Wednesday, July 7, 2010

Scrimshaw Tunes of Glory "Piper"

The Forever Dog #2
Piper, was all of what Addie had been and more. Molly, our chocolate Lab was two when I drove to Merideth to bring Piper home. A sweet, adorable bundle who soon earned the nickname of ‘Hyper Piper’, because she was just that. If you turned your back, she was into something. Crates became a way of life again.
I believe that sometimes, those special spirits return to teach us yet another lesson. This was true of Piper. She was a happy, free spirit, who never stopped moving. She jumped on visitors, dug holes in the yard, and ate toilet tissue and Kleenex ( to the point that I began putting the bathroom wastebaskets into the tub so she could not get to them).
When she was still a puppy, she fell into our pool and although Labs instinctively swim, she panicked when she could not find her way to solid ground. Frantically she kept scrambling at the pool’s edge and by the time I pulled her flailing body out of the water, she was shaking. Unfortunately, her shaking was not from fright or cold. At four months, she was having her first seizure. It was the beginning of a lifetime of health issues that would challenge me and change her life. I was familiar with dog seizures. Ironically, Addie had had seizures too.
Still, her free spirit was delightful. For as many times as she was in trouble, there were just as many times that she brought joy to our lives. And when I look back on those troublesome times, now they make me laugh.
One Christmas, a 5 lb tray of fudge disappeared off the kitchen counter. At first, I blamed my sons. I was horrified when I realized that it was Piper, not the boys, who had eaten all that chocolate. Immediately, I called the vet. Chocolate can be lethal! But for all of Piper’s health issues, she apparently was able to handle 5 lbs of fudge. Then there was the time when she found the sparrow’s nest in the bush by the pool. Before I was able to stop her, 3 baby birds became her dinner.
Over time, her seizures became more frequent and increased in intensity. I read all I could about seizures in dogs. I tried vitamins, herbs, and homeopathic treatments, in hopes that something might make a difference. Reluctantly, I resorted to Phenobarbital, an anti-seizure medication that often effectively controls seizures. Her seizures never completely stopped. It was heartbreaking to watch as she would search for me when she sensed a seizure coming on.
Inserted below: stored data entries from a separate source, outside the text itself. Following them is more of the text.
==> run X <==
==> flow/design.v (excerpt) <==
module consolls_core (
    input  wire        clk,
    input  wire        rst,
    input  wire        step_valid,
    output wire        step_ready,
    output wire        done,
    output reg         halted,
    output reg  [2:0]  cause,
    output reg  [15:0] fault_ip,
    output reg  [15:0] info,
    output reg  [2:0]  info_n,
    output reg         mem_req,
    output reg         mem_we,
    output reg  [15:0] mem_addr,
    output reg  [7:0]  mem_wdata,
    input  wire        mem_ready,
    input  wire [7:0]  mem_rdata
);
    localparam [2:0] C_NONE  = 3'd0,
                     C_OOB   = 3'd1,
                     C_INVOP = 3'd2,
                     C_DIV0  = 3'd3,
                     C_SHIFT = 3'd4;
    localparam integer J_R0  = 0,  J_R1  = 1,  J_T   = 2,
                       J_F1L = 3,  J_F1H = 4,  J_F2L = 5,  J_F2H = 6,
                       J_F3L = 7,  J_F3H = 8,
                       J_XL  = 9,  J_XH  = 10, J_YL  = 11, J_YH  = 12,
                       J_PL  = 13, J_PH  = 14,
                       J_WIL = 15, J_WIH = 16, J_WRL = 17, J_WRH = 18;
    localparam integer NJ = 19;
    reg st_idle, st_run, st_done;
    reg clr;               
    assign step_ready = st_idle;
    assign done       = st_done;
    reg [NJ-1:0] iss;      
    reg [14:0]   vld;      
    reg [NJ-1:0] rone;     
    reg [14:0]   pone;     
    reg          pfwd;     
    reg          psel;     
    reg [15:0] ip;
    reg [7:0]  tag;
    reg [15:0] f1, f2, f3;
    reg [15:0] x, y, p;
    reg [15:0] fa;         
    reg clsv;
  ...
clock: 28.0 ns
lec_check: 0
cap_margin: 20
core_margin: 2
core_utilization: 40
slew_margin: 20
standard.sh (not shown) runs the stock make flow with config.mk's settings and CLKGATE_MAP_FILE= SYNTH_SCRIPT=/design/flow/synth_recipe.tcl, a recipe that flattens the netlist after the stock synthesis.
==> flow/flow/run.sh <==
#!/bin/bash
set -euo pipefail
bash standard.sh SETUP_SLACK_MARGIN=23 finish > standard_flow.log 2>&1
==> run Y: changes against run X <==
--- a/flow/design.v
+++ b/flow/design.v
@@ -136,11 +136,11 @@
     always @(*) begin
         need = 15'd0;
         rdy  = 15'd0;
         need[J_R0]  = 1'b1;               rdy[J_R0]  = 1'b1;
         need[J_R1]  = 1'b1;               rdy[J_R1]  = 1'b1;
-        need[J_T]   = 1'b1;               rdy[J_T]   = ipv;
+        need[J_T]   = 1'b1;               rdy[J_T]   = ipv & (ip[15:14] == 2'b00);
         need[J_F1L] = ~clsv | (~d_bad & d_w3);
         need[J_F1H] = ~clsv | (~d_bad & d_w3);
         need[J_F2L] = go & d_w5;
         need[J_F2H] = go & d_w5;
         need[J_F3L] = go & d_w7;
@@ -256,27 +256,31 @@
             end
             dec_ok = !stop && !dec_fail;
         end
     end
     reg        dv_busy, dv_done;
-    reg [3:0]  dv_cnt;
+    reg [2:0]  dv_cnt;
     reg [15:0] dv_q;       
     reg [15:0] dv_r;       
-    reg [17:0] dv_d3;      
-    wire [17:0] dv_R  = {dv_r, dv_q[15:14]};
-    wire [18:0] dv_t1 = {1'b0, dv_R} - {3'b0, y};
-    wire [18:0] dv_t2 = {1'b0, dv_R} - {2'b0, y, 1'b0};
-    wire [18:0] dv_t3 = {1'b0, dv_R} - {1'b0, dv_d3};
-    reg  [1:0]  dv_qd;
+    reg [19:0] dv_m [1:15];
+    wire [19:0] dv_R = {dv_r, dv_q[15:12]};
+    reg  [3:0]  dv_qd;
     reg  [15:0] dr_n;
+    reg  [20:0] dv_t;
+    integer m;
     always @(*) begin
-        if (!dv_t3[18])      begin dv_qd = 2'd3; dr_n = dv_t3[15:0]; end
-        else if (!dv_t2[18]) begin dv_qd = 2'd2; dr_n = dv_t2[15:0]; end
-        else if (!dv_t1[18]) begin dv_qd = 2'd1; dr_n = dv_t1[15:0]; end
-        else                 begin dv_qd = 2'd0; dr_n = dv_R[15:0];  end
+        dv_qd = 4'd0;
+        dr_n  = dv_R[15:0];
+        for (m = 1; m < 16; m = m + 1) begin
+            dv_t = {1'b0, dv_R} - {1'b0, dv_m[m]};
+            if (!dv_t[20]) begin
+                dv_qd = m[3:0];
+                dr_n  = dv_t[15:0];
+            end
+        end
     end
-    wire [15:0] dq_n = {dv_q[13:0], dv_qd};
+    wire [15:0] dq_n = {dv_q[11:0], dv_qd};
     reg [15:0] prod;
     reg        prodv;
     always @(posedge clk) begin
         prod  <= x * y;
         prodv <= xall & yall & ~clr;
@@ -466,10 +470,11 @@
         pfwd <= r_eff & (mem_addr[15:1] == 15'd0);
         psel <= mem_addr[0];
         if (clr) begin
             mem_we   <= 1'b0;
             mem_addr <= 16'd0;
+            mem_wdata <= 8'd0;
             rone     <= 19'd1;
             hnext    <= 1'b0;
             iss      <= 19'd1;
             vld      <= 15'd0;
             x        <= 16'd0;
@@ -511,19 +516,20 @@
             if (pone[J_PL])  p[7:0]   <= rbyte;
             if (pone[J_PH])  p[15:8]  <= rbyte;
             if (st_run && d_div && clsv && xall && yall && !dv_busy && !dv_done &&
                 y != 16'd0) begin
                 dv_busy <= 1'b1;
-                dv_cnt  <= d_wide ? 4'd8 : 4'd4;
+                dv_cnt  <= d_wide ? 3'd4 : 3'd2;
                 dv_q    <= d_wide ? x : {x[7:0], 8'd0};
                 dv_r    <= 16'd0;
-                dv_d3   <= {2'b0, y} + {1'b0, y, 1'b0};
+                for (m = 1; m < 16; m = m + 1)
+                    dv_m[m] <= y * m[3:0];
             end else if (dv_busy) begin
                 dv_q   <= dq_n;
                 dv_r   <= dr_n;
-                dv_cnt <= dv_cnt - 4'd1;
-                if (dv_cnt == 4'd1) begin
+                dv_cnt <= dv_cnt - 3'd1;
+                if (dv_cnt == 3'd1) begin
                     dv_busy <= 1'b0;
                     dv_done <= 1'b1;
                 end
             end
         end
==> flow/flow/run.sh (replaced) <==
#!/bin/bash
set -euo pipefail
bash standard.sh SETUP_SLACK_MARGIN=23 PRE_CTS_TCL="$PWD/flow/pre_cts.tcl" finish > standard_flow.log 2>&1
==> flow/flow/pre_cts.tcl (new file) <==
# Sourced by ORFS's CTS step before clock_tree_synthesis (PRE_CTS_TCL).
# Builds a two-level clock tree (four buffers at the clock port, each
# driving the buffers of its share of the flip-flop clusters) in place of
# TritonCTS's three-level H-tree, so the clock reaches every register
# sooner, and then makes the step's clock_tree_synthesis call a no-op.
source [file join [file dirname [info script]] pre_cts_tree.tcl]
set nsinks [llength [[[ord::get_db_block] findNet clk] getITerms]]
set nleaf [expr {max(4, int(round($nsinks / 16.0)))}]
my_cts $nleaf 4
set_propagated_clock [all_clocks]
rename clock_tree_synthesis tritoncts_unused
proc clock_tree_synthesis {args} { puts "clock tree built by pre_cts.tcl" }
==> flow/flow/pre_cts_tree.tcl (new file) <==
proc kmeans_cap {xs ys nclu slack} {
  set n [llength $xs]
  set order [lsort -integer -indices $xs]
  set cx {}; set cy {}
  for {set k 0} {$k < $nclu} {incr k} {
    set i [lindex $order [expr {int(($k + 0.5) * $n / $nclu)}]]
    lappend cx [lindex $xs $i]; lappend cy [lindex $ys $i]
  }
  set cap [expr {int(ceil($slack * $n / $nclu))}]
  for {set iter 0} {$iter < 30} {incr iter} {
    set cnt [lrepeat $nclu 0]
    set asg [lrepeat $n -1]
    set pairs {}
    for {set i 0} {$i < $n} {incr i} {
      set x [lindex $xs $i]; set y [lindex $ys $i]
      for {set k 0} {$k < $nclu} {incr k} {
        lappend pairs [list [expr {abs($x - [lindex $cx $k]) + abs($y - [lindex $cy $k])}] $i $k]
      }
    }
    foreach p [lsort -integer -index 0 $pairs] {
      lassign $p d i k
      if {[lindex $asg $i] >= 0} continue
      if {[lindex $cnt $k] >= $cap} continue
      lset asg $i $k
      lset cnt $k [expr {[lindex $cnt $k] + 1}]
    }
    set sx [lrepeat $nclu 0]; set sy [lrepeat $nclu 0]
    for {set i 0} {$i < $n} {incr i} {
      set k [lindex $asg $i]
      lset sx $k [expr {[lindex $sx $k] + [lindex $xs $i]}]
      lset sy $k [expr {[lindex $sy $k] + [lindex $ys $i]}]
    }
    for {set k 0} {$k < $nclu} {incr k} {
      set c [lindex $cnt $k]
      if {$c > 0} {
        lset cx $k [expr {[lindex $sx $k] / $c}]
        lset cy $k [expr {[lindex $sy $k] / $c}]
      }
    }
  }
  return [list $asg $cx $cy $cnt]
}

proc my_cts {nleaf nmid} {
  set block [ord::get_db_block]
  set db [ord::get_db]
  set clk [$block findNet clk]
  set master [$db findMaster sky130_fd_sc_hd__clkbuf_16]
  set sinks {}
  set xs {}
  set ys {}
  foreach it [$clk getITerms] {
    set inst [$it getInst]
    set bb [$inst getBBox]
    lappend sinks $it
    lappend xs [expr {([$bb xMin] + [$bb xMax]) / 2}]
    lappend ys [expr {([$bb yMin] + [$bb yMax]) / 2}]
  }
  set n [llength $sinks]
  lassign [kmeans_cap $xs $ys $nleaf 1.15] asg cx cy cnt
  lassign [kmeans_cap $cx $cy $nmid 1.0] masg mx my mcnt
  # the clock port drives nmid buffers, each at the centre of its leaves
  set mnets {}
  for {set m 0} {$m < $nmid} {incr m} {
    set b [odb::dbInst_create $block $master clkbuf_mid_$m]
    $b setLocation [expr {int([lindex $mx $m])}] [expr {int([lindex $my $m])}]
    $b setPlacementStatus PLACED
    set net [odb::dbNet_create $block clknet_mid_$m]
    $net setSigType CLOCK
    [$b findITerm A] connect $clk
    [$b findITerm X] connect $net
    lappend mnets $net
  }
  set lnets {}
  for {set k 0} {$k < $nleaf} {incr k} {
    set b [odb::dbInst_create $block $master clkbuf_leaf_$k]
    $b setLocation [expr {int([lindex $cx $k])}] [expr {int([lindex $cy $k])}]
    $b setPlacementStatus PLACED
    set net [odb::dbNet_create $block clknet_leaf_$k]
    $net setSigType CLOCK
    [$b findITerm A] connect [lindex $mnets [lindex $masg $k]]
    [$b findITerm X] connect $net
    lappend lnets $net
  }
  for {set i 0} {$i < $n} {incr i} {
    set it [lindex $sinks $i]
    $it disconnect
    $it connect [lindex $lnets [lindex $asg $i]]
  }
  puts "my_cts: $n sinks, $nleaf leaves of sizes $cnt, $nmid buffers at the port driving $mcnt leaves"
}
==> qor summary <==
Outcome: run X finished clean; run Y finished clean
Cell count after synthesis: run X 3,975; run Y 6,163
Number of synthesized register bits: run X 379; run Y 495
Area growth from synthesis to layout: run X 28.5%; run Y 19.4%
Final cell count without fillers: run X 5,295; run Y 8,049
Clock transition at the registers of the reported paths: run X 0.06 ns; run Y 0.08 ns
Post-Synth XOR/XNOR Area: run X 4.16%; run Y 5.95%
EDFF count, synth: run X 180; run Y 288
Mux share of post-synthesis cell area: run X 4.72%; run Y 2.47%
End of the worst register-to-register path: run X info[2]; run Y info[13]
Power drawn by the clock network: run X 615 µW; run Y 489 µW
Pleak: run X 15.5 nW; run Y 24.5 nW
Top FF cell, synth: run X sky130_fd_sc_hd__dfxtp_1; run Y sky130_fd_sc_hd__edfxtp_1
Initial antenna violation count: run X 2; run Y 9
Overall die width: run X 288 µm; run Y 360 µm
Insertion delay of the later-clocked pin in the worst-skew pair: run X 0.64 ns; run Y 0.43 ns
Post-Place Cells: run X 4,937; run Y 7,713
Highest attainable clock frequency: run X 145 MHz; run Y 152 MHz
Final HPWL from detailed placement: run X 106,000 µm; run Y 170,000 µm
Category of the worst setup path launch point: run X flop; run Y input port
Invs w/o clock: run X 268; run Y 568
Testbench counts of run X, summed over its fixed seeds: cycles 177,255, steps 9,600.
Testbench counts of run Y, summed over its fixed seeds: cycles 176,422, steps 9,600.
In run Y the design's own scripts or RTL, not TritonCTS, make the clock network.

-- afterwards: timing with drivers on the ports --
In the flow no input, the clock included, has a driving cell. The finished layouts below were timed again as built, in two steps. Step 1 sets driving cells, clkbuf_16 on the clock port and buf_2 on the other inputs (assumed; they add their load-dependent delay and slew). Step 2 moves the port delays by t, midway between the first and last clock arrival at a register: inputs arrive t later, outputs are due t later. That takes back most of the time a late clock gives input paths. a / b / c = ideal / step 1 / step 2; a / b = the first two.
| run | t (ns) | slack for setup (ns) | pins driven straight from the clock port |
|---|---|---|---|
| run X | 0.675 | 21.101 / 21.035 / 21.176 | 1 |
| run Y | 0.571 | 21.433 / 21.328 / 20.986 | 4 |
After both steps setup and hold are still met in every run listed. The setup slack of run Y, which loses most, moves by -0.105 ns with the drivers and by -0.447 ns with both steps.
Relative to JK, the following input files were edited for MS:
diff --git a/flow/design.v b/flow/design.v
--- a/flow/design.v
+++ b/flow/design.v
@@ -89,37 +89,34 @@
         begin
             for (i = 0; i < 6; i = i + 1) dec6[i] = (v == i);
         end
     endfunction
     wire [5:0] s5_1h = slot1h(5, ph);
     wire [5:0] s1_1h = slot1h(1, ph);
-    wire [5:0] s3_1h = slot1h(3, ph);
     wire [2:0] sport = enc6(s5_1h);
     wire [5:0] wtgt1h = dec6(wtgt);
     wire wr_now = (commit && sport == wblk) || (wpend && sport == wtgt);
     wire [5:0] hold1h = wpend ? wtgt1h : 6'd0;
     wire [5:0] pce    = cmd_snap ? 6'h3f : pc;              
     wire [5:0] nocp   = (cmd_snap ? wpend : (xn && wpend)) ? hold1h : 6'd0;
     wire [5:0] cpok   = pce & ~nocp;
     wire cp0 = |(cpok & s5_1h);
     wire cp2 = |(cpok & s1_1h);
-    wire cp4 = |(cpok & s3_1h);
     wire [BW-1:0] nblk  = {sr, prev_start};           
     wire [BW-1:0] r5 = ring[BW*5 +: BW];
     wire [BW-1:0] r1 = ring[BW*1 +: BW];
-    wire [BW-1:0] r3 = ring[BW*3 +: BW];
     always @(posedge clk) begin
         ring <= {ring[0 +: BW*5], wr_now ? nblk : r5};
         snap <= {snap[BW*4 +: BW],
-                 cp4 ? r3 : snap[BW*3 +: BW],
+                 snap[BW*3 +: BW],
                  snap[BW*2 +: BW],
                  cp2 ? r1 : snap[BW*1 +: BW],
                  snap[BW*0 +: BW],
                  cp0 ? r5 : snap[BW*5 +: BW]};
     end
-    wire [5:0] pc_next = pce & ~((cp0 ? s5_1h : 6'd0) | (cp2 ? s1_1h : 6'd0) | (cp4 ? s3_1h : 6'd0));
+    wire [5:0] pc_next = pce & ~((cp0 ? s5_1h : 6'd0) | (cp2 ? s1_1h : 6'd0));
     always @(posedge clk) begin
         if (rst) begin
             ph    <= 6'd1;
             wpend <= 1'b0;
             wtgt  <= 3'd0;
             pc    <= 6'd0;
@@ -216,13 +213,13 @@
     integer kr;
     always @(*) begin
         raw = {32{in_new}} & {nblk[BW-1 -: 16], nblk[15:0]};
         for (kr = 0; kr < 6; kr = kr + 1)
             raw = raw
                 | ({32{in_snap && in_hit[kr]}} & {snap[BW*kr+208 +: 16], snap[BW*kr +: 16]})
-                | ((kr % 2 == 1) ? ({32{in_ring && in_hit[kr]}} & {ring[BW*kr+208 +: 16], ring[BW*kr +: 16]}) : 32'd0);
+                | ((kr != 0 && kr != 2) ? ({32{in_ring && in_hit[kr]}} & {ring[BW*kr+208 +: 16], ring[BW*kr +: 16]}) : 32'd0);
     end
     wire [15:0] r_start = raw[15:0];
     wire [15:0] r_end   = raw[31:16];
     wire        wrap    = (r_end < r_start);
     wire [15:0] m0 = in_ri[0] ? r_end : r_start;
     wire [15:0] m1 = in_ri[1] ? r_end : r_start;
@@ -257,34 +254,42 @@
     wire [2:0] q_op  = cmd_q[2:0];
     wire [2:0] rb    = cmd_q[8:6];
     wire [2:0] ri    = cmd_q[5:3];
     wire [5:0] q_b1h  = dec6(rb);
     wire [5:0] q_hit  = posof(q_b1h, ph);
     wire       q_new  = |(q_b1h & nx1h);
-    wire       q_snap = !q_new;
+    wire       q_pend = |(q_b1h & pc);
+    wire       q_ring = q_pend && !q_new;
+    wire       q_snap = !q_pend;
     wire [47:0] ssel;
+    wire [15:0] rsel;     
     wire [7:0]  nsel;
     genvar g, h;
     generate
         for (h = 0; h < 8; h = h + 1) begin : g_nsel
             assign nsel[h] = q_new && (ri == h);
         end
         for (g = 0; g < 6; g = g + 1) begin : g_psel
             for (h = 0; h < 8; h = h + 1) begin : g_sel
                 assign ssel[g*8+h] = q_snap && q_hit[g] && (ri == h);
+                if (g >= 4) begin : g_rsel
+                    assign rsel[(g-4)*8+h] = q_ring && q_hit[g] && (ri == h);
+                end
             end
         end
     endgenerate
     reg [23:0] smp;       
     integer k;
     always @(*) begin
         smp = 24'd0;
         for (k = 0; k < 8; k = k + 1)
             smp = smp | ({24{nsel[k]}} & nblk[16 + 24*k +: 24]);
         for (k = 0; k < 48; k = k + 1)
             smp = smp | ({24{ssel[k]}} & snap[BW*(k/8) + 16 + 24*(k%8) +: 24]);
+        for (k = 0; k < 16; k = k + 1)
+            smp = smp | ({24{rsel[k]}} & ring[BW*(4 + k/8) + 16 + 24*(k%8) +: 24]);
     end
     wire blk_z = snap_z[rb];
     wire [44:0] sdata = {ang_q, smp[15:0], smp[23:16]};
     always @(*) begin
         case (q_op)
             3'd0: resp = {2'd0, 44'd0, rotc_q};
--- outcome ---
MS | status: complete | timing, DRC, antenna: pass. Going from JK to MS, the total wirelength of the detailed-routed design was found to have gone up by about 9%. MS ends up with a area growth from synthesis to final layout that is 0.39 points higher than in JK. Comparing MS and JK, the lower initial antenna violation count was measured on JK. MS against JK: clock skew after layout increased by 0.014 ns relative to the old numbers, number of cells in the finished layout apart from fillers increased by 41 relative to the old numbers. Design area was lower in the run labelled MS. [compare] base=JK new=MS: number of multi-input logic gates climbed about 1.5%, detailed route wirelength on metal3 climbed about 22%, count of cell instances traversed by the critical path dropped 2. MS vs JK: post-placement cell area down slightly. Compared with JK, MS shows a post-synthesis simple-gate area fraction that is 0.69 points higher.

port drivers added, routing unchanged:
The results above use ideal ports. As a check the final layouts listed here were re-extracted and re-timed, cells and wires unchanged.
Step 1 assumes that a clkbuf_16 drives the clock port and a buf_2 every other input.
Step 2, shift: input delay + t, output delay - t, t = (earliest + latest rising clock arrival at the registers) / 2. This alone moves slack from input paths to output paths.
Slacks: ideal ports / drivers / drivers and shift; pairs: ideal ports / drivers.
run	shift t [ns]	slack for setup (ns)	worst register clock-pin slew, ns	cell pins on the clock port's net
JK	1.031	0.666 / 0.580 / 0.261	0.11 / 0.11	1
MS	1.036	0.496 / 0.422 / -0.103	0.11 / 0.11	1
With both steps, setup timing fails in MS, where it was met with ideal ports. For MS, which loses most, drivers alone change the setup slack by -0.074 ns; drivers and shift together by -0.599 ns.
As if the seizures weren’t enough, when she was 5, she was diagnosed with PRA(progressive retinol atrophy), an eye disease that can be hereditary in Labs, although there had been no known history of it in her line. Her eyesight gradually became worse and eventually she was completely blind. Still that didn’t stop her. She navigated the house quite well, never bumping into objects, continuing to make her way up and down stairs, outdoors, and even into the car. She stuck close to Molly as though she was her personal Seeing Eye dog.
When she was about 8, the pressure began building up behind her one eye and the vet put her on medication to reduce the swelling. It was July and the boys were vacationing in NC with friends, when I made the call to tell them I was putting Piper down. Steve begged me to wait until they got home but I couldn’t. The whole side of her head had become swollen. I had made an appointment for an ultrasound after the weekend but we never made it. She began turning in circles and became disoriented.
I sat sobbing in the vet’s office, determined that I would be with her until the end. I would not do the same as I had for Addie. I was getting my chance to do it right. I held her head in my lap and watched her slip away from me. I never imagined how many more times I would see this girl again.